Few people can say nowadays that they live a totally stress free life. You may or may not be having panic attacks, but you might be experiencing an increase or loss in your appetite, insomnia or unrestful sleep, persistent thoughts, nervousness or feelings of being overwhelmed. Stress reduction exercises can easily be incorporated into even the busiest life. I would be happy to give you some information on your specific type of anxiety and work with you to institute some lifestyle changes that would make you a more calm and happier individual. Talking through many of your stressors and fears can make a world of a difference.

Researchers are now looking at evidence that anxiety can contribute to relationship distress. Likewise, relationship conflicts can contribute to anxiety disorders. If it seems like a vicious cycle, it is. Here is an article (somewhat technical) that explains the relationship between anxiety and conflicts with others: here.


About 20% of people become clinically depressed at some time in their lives. I am pleased to share that in the vast majority of people, depression is very treatable! There is no reason not to get the help you need. Symptoms of depression include: feelings of intense sadness, crying/tearfulness, feelings of hopelessness, lack of motivation, difficulties sleeping, weight loss or a change in eating behaviors. Some people find it helpful to talk to a trusted friend or pastor, but that is not possible or helpful for everyone. It is generally a good idea to see a professional if these feelings and behaviors have persisted for two weeks or more . No thoughts of harming yourself or suicide should be taken lightly. Life circumstances and genetic makeup often come into play, and it can be very helpful to get some counseling to help get you going again.
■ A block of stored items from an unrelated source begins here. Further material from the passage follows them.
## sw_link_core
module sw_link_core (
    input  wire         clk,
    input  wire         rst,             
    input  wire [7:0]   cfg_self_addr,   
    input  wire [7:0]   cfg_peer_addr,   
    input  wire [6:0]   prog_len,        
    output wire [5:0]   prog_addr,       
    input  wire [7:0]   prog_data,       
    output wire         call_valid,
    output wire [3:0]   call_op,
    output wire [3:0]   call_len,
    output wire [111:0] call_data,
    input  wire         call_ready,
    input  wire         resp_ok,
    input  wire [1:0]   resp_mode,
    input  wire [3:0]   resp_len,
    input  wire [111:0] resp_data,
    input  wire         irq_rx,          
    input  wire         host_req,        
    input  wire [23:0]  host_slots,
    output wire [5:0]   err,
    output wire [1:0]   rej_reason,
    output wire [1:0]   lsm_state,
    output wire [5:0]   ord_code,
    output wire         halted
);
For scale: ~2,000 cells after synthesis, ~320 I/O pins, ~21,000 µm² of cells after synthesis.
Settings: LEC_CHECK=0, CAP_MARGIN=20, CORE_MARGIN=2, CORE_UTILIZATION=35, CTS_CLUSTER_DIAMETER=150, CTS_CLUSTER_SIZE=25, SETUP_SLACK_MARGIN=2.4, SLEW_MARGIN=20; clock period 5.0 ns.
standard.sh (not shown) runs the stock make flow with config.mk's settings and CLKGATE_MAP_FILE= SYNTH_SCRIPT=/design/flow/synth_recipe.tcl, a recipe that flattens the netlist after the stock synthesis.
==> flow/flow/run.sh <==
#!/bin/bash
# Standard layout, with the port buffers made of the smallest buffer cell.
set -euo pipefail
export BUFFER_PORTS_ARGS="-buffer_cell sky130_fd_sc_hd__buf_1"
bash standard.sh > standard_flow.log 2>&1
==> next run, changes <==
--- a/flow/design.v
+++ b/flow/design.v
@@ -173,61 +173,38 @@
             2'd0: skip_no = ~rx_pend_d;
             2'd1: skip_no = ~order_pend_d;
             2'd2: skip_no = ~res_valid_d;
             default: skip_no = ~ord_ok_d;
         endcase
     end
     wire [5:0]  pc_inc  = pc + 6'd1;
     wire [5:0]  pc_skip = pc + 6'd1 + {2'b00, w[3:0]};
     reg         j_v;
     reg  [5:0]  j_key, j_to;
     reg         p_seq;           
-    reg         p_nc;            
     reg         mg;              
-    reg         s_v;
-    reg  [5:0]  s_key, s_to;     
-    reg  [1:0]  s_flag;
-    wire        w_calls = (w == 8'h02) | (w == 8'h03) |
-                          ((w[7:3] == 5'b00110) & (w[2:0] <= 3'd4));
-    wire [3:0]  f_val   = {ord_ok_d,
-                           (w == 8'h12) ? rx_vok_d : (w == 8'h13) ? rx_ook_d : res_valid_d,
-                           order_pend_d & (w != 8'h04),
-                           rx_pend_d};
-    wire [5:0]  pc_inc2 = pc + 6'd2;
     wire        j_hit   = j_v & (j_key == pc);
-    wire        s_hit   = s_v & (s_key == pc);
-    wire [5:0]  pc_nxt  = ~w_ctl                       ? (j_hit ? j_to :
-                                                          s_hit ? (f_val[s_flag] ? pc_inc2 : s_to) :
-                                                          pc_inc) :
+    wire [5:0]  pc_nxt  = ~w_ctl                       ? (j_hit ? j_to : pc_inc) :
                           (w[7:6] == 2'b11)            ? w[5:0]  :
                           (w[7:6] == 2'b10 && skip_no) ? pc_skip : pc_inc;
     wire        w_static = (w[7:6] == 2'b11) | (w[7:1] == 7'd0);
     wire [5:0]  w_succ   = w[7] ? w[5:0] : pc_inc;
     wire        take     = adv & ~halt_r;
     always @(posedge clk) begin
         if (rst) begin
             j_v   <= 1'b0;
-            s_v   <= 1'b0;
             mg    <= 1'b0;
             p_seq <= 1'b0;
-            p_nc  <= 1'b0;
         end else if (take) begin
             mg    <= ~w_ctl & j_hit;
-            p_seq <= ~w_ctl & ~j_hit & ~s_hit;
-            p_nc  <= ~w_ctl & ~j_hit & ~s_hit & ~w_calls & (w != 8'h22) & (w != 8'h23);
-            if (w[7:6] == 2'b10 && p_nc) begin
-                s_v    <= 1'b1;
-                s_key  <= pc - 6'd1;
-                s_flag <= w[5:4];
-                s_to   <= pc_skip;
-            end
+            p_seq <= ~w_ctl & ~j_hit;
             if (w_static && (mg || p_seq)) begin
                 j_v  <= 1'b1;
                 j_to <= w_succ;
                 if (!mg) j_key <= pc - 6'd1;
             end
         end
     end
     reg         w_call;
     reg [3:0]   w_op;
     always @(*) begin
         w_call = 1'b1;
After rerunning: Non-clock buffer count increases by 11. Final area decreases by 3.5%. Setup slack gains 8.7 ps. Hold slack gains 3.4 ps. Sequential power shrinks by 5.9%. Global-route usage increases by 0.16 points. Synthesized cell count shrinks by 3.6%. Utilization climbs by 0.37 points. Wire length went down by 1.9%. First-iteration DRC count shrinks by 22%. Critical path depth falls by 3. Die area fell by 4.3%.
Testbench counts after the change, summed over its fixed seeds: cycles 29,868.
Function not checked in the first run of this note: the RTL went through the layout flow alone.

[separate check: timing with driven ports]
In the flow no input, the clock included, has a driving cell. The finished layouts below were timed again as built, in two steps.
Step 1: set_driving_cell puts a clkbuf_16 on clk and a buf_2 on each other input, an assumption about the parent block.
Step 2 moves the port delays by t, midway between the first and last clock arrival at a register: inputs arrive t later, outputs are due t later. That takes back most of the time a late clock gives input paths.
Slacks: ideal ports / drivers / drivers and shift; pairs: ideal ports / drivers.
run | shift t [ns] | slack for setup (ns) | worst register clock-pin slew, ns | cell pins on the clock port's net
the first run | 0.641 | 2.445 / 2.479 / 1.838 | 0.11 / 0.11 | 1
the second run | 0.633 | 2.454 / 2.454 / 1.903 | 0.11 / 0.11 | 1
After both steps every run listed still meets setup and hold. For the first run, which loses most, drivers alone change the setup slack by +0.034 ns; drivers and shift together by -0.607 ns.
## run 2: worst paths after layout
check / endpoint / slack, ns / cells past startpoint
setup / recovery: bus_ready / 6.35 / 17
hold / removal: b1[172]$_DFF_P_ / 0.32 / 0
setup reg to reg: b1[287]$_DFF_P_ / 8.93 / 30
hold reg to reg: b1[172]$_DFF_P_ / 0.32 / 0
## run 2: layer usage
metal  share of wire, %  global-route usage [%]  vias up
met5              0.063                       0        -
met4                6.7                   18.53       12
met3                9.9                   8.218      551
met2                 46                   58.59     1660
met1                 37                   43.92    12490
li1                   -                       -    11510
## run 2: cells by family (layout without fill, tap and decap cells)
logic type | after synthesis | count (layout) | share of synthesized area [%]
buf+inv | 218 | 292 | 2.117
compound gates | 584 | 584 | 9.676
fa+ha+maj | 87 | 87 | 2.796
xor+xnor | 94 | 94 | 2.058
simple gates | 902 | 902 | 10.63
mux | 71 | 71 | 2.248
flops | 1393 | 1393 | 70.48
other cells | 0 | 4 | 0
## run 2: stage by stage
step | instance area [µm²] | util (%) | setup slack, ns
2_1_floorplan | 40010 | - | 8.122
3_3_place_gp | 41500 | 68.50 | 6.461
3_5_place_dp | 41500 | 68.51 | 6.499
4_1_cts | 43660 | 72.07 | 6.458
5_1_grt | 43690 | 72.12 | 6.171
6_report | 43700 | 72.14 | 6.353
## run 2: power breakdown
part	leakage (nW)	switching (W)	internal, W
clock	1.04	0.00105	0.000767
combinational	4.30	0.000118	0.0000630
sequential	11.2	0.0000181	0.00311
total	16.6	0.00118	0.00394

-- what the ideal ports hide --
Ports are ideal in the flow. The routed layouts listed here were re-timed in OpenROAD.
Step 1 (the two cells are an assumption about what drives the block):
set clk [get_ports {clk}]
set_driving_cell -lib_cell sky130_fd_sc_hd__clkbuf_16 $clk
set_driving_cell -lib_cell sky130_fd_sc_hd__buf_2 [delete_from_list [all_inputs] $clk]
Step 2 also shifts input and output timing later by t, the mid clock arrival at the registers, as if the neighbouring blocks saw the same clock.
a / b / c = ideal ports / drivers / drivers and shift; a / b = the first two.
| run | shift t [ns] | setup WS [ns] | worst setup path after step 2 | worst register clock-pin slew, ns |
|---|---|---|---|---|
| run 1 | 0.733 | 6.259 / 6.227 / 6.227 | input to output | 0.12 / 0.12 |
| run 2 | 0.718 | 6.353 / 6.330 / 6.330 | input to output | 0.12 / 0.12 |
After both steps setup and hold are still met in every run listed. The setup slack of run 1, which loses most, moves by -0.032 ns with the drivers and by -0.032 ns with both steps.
From an optimization exercise on the open Yosys and OpenROAD flow, aimed at small area, a short achievable clock period and few clock cycles per item; shortcuts taken in it are not production practice.
The RTL of this run was laid out without a check of its function.
Power figures rest on the tool's default switching activity, not on a simulated workload.

$ cat config.mk
export PLATFORM = sky130hd
export DESIGN_NAME = ring_monitor
export DESIGN_NICKNAME = ring_monitor
export VERILOG_FILES = /design/flow/design.v
export SDC_FILE = /design/flow/constraint.sdc
export NUM_CORES = 4
export LEC_CHECK = 0
export CAP_MARGIN = 20
export CORE_MARGIN = 2
export CORE_UTILIZATION = 40
export PLACE_DENSITY = 0.6
export SLEW_MARGIN = 20
$ cat run.sh
#!/bin/bash
# synth_recipe.tcl (not shown) runs the flow's synth.tcl, then flattens the netlist and writes it again
# the make line also repeats each setting of config.mk as NAME=value (left out here)
make -C /OpenROAD-flow-scripts/flow DESIGN_CONFIG=/design/flow/config.mk WORK_HOME=/design/flow/orfs CLKGATE_MAP_FILE= SYNTH_SCRIPT=/design/flow/synth_recipe.tcl finish
$ cat design.v
module ring_monitor #(
    parameter integer N    = 64,
    parameter integer IDXW = 6       
) (
    input  wire            clk,
    input  wire            rst,            
    input  wire            ev_valid,
    output wire            ev_ready,
    input  wire [3:0]      ev_code,
    input  wire            ev_party,       
    input  wire            ev_ring,        
    input  wire [7:0]      ev_index,       
    output reg             done,
    output reg             done_ok,        
    output reg  [IDXW:0]   done_count,     
    output reg             sig_rx,         
    output reg             rx_int_enable,  
    output reg             tx_kick,        
    output reg             reclaim_valid,  
    output reg  [IDXW-1:0] reclaim_idx,
    output reg  [6:0]      viol,
    output reg  [15:0]     err_cnt
);
    localparam [3:0] EV_RING_ALLOC     = 4'h0;
    localparam [3:0] EV_RING_FREE      = 4'h1;
    localparam [3:0] EV_RX_HW_COMPLETE = 4'h2;
    localparam [3:0] EV_RX_ADVANCE     = 4'h3;
    localparam [3:0] EV_TX_SUBMIT      = 4'h4;
    localparam [3:0] EV_TX_HW_COMPLETE = 4'h5;
    localparam [3:0] EV_TX_DRAIN       = 4'h6;
    localparam [3:0] EV_RX_OVERRUN     = 4'h7;
    localparam [3:0] EV_TX_UNDERRUN    = 4'h8;
    localparam [3:0] EV_ACCESS         = 4'h9;
    localparam integer V_OWNERSHIP      = 0;
    localparam integer V_HW_NOT_OWNER   = 1;
    localparam integer V_SW_NOT_OWNER   = 2;
    localparam integer V_TX_UNRECLAIMED = 3;
    localparam integer V_NOT_ALLOCATED  = 4;
    localparam integer V_DOUBLE_ALLOC   = 5;
    localparam integer V_BAD_EVENT      = 6;
    localparam OWN_SW  = 1'b0;
    localparam OWN_DMA = 1'b1;
    localparam [1:0] S_IDLE     = 2'd0;
    localparam [1:0] S_DRAIN    = 2'd1;
    localparam [1:0] S_UNDERRUN = 2'd2;
    reg  [1:0]      state;
    reg             alloc;
    reg  [N-1:0]    rx_own;
    reg  [N-1:0]    tx_own;
    reg  [IDXW-1:0] rx_cur;
    reg  [IDXW-1:0] hw_rx;
    reg  [IDXW-1:0] tx_prod;
    reg  [IDXW-1:0] tx_comp;
    reg  [IDXW-1:0] hw_tx;
    reg  [IDXW:0]   tx_out;
    reg             rx_int_en;
    reg  [IDXW:0]   drain_n;
    assign ev_ready = (state == S_IDLE);
    wire accept = ev_valid && ev_ready;
    function [IDXW-1:0] inc_idx(input [IDXW-1:0] i);
        inc_idx = (i == N - 1) ? {IDXW{1'b0}} : i + 1'b1;
    endfunction
    wire [IDXW-1:0] rx_cur_next = inc_idx(rx_cur);
    wire            index_ok    = (ev_index < N);
    always @(posedge clk) begin
        if (rst) begin
            state         <= S_IDLE;
            alloc         <= 1'b0;
            rx_int_en     <= 1'b0;
            viol          <= 7'd0;
            err_cnt       <= 16'd0;
            done          <= 1'b0;
            sig_rx        <= 1'b0;
            rx_int_enable <= 1'b0;
            tx_kick       <= 1'b0;
            reclaim_valid <= 1'b0;
        end else begin
            done          <= 1'b0;
            done_ok       <= 1'b0;
            done_count    <= {(IDXW+1){1'b0}};
            sig_rx        <= 1'b0;
            rx_int_enable <= 1'b0;
            tx_kick       <= 1'b0;
            reclaim_valid <= 1'b0;
            case (state)
            S_IDLE: if (accept) begin
                if (ev_code > EV_ACCESS) begin
                    viol[V_BAD_EVENT] <= 1'b1;
                    done <= 1'b1;
                end else if (!alloc && ev_code != EV_RING_ALLOC) begin
                    viol[V_NOT_ALLOCATED] <= 1'b1;
                    done <= 1'b1;
                end else begin
                    case (ev_code)
                    EV_RING_ALLOC: begin
                        if (alloc) begin
                            viol[V_DOUBLE_ALLOC] <= 1'b1;
                        end else begin
                            rx_own    <= {N{OWN_DMA}};
                            tx_own    <= {N{OWN_SW}};
                            rx_cur    <= {IDXW{1'b0}};
                            hw_rx     <= {IDXW{1'b0}};
                            tx_prod   <= {IDXW{1'b0}};
                            tx_comp   <= {IDXW{1'b0}};
                            hw_tx     <= {IDXW{1'b0}};
                            tx_out    <= {(IDXW+1){1'b0}};
                            rx_int_en <= 1'b1;
                            alloc     <= 1'b1;
                        end
                        done <= 1'b1;
                    end
                    EV_RING_FREE: begin
                        alloc     <= 1'b0;
                        rx_int_en <= 1'b0;
                        done      <= 1'b1;
                    end
                    EV_RX_HW_COMPLETE: begin
                        if (rx_own[hw_rx] == OWN_DMA) begin
                            rx_own[hw_rx] <= OWN_SW;
                            hw_rx         <= inc_idx(hw_rx);
                            if (rx_int_en) begin
                                rx_int_en <= 1'b0;
                                sig_rx    <= 1'b1;
                            end
                        end else begin
                            viol[V_HW_NOT_OWNER] <= 1'b1;
                        end
                        done <= 1'b1;
                    end
                    EV_RX_ADVANCE: begin
                        if (rx_own[rx_cur] == OWN_DMA) begin
                            viol[V_SW_NOT_OWNER] <= 1'b1;
                        end else begin
                            rx_own[rx_cur] <= OWN_DMA;
                            rx_cur         <= rx_cur_next;
                            if (rx_cur_next == rx_cur || rx_own[rx_cur_next] == OWN_DMA) begin
                                rx_int_en     <= 1'b1;
                                rx_int_enable <= 1'b1;
                            end else begin
                                sig_rx <= 1'b1;
                            end
                        end
                        done <= 1'b1;
                    end
                    EV_TX_SUBMIT: begin
                        if (tx_own[tx_prod] == OWN_DMA) begin
                            done_ok <= 1'b0;
                        end else if (tx_out == N) begin
                            viol[V_TX_UNRECLAIMED] <= 1'b1;
                            done_ok <= 1'b0;
                        end else begin
                            tx_own[tx_prod] <= OWN_DMA;
                            tx_prod         <= inc_idx(tx_prod);
                            tx_out          <= tx_out + 1'b1;
                            tx_kick         <= 1'b1;
                            done_ok         <= 1'b1;
                        end
                        done <= 1'b1;
                    end
                    EV_TX_HW_COMPLETE: begin
                        if (tx_own[hw_tx] == OWN_DMA) begin
                            tx_own[hw_tx] <= OWN_SW;
                            hw_tx         <= inc_idx(hw_tx);
                        end else begin
                            viol[V_HW_NOT_OWNER] <= 1'b1;
                        end
                        done <= 1'b1;
                    end
                    EV_TX_DRAIN: begin
                        drain_n <= {(IDXW+1){1'b0}};
                        state   <= S_DRAIN;
                    end
                    EV_RX_OVERRUN: begin
                        rx_own    <= {N{OWN_DMA}};
                        rx_cur    <= {IDXW{1'b0}};
                        hw_rx     <= {IDXW{1'b0}};
                        rx_int_en <= 1'b1;
                        err_cnt   <= err_cnt + 16'd1;
                        done      <= 1'b1;
                    end
                    EV_TX_UNDERRUN: begin
                        state <= S_UNDERRUN;
                    end
                    default: begin  
                        if (!index_ok)
                            viol[V_BAD_EVENT] <= 1'b1;
                        else if (ev_party != (ev_ring ? tx_own[ev_index[IDXW-1:0]]
                                                      : rx_own[ev_index[IDXW-1:0]]))
                            viol[V_OWNERSHIP] <= 1'b1;
                        done <= 1'b1;
                    end
                    endcase
                end
            end
            S_DRAIN: begin
                if (tx_out != 0 && tx_own[tx_comp] == OWN_SW) begin
                    reclaim_valid <= 1'b1;
                    reclaim_idx   <= tx_comp;
                    tx_comp       <= inc_idx(tx_comp);
                    tx_out        <= tx_out - 1'b1;
                    drain_n       <= drain_n + 1'b1;
                end else begin
                    done       <= 1'b1;
                    done_count <= drain_n;
                    state      <= S_IDLE;
                end
            end
            S_UNDERRUN: begin
                if (tx_out != 0) begin
                    reclaim_valid <= 1'b1;
                    reclaim_idx   <= tx_comp;
                    tx_comp       <= inc_idx(tx_comp);
                    tx_out        <= tx_out - 1'b1;
                end else begin
                    tx_own  <= {N{OWN_SW}};
                    tx_prod <= {IDXW{1'b0}};
                    tx_comp <= {IDXW{1'b0}};
                    hw_tx   <= {IDXW{1'b0}};
                    err_cnt <= err_cnt + 16'd1;
                    done    <= 1'b1;
                    state   <= S_IDLE;
                end
            end
            default: state <= S_IDLE;
            endcase
        end
    end
endmodule
$ cat constraint.sdc
create_clock -name core_clock -period 8.0 [get_ports {clk}]
set_input_delay 1.6000 -clock core_clock [delete_from_list [all_inputs] [get_ports {clk}]]
set_output_delay 1.6000 -clock core_clock [all_outputs]
set_load 0.01 [all_outputs]
==> run summary <==
==> kinds of logic after synthesis <==
kind of cell,after synthesis,synth area share [%]
fa+ha+maj,29,2.21
mux,164,18.5
simple gates,512,15.0
compound gates,524,19.3
xor+xnor,52,2.78
buf+inv,167,4.39
flops,218,37.9
==> area by class of cell <==
type                            count  share of cell area [%]
Clock inverter                     13                   0.676
Inverter                           36                   0.745
Multi-Input combinational cell   1281                    52.4
Timing Repair Buffer               83                    4.22
Tap cell                          532                    3.67
Clock buffer                       35                    3.94
Sequential cell                   218                    34.3
==> final timing paths <==
kind                                               end  slack (ns)                     from
worst max-delay path            rx_int_en$_SDFFE_PP0P_        3.27  rx_cur[0]$_SDFFCE_PN0P_
worst min-delay path              viol[4]$_SDFFE_PP0P_        0.48     viol[4]$_SDFFE_PP0P_
worst max register to register  rx_int_en$_SDFFE_PP0P_        3.27  rx_cur[0]$_SDFFCE_PN0P_
worst min register to register    viol[4]$_SDFFE_PP0P_        0.48     viol[4]$_SDFFE_PP0P_
==> placed cells by master, fill, tap and decap left out, drive strengths merged, types with 36 or more instances in the layout <==
cell type	netlist	routed
inv	35	36
nand2	148	148
clkdlybuf4s50	0	58
mux2i	46	46
mux4	110	110
nand3	61	61
o21ai	156	156
o211ai	50	50
a21oi	181	181
nor2	124	124
edfxtp	186	186
==> per-layer routing <==
metal	wire length (um)	part of all wire, %	vias to the layer above	global-route usage, %
met5	0	0	-	0
met1	23600	40	7207	38.3
met3	6550	11	203	5.24
met2	25700	43	1029	41.1
li1	-	-	6379	-
met4	3350	5.7	0	14.3
==> power by group through the flow <==
stage,clock [mW],sequential [mW],combinational (mW)
6_report,1.19,1.24,0.143
5_1_grt,1.25,1.24,0.155
4_1_cts,1.21,1.24,0.140
3_5_place_dp,0,1.26,0.140
3_3_place_gp,0,1.26,0.138
2_1_floorplan,0,1.26,0.0970
==> sequential cells by signal, indices dropped and copies added, names as in the netlist, 7 cells and up <==
register,cells
done_count,7
tx_out,7
tx_own,64
rx_own,64
viol,7
err_cnt,16
drain_n,7
==> through the flow <==
| stage | total power [mW] | instances | utilization, % |
|---|---|---|---|
| 2_1_floorplan | 1.35 | 1666 | - |
| 3_3_place_gp | 1.40 | 2150 | 42.5 |
| 3_5_place_dp | 1.40 | 2150 | 42.5 |
| 4_1_cts | 2.59 | 2198 | 44.6 |
| 5_1_grt | 2.64 | 2198 | 44.6 |
| 6_report | 2.57 | 2198 | 44.6 |
==> critical path, stage by stage (launching register included) <==
cell and delay [ns]:
edfxtp_1 0.32, buf_4 0.56, clkinv_1 0.50, ha_1 0.78
nand2b_1 0.20, o21ai_0 0.18, a211o_1 0.30, a211o_1 0.27
o311ai_1 0.09, nand4_1 0.42, nor4_1 0.81, o31a_1 0.21
==> results.json <==
{
  "p_sw_mw": 0.594,
  "fin_nets": 1692,
  "cp.required_ns": 8.50,
  "cts-root-buf": "clkbuf_16",
  "overflow": 0,
  "cts_resized": 0,
  "num_vias": 14800,
  "power_frac_clock_pct": 46.3,
  "ys_seq_elements": 218,
  "synthTopCellsByCount": "edfxtp_1, a21oi_1, o21ai_0",
  "placedInstanceArea_um2": 17300,
  "setup_viol": 0,
  "irDropWorstVdd_mv": 0.180,
  "drt_iter0_drc": 2153,
  "hold-path-cell-count": 2,
  "path_class": "reg2reg",
  "grt_use_total_pct": 27.6,
  "wirelength_mm": 59.1,
  "syn2layout_area_growth_pct": 10.6,
  "grt_pass1_wl_mm": 89.0,
  "row_count": 74,
  "synth-async-reset-ratio_pct": 0,
  "yosysMostFrequentCell": "edfxtp_1",
  "power_frac_seq_pct": 48.1,
  "rsz0062_at_grt": "false",
  "drive_above_1_share_pct": 12.0,
  "clock-sinks": 218,
  "syn_inst": 1666,
  "yosys-top-cells-area": "edfxtp_1, mux4_2, a21oi_1",
  "avgSynthCellArea_um2": 9.85,
  "hold_ws_ns": 0.478,
  "yosysSeqAreaShare_pct": 37.9,
  "p_int_mw": 1.98,
  "synth_top_area_share_pct": 34.0,
  "via_per_inst": 6.74,
  "initial_core_util_pct": 40.4,
  "antenna_left": 0,
  "cts_tree": "yes",
  "cts.clk_slew.worst_paths_ns": 0.06,
  "ios": 60,
  "finalHoldViolations": 0,
  "portBuffers": 59,
  "synth_edf_count": 186,
  "fp.dieH_um": 207,
  "cts_max_level": 1,
  "maxCapViolations": 0,
  "status": "no timing/DRC/antenna violations",
  "drcViolationCount": 0,
  "worst_slack_ns": 3.27,
  "clockBufferDepth": 3,
  "fin_skew_ns": 0.0185,
  "core_um2": 40600,
  "register_area_um2": 6230,
  "min_path_type": "reg2reg",
  "end_kind": "flop",
  "synth_flop_cell": "edfxtp_1",
  "ff2ff_path_depth": 11,
  "antenna_cells": 0,
  "cellLeakagePower_nw": 5.76,
  "routedWlPerCell_um": 26.9,
  "p_comb_share_pct": 5.6,
  "yosys.area.top_type": "edfxtp_1",
  "dpl.hpwl_mm": 41.7,
  "crit_arrival_ns": 5.23,
  "multi_input_area_um2": 9510,
  "cts_setup_buffers": 0,
  "grt_max_degree": 69,
  "crit_fanout": 54,
  "ys_warn_count": 1,
  "synth.net_count": 1712,
  "die-area_um2": 42700,
  "grt_pass1_vias": 14000,
  "tightest_slew_ns": 1.06,
  "drtPass1Iterations": 5,
  "powerDensity_nw_per_um2": 142,
  "gp_congestion": 1.05,
  "start_kind": "flop",
  "max_freq_ghz": 0.212,
  "cts-buffers-inserted": 26,
  "fin_area_um2": 18100,
  "slew_viol_final": 0,
  "p_sw_share_pct": 23.1,
  "finalCritPeriodShare_pct": 59.1,
  "final.min_clock_period_ns": 4.73,
  "place_ws_ns": 2.61,
  "finalSetupTns_ns": 0,
  "clkLatencyLatePin_ns": 0.56,
  "die_width_um": 207,
  "slew_headroom_pct": 29.0,
  "synth_cell_types": 79,
  "cts_hold_buf": 0,
  "antenna_found_initial": 0,
  "fill_cells": 3836,
  "syn_area_um2": 16400
}

separate check: timing with driven ports:
Ports are ideal in the flow. The routed layout listed here was re-timed in OpenROAD.
Step 1: set_driving_cell puts a clkbuf_16 on clk and a buf_2 on each other input, an assumption about the parent block.
Step 2 also shifts input and output timing later by t, the mid clock arrival at the registers, as if the neighbouring blocks saw the same clock.
a / b / c = ideal ports / drivers / drivers and shift; a / b = the first two.
shift t [ns]: 0.605
slack for setup (ns): 3.273 / 3.273 / 2.742
worst slew at a driven data input, ns: 0.06
After both steps this run still meets setup and hold. The setup slack of this run moves by 0.000 ns with the drivers and by -0.531 ns with both steps.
There is a growing body of research that considers depression as a social disorder. It makes sense to consider the attachment significance to symptoms of loneliness and isolation on mood. Certainly, when we are having difficulties with a loved one this can lead to depression. For more information on this, you may want to check out this article recently published in Noozhawk: here.

Many people feel cautious about medication and fear they will need a prescription. I do not prescribe, but I may be able to help you decide if a trip to your physician or a psychiatrist would make your life easier. I work in conjunction with several area psychiatrists who know that medication alone is not usually as effective as in conjunction with psychotherapy (talk therapy). In many cases, talking through your problems and strong support may be all you need.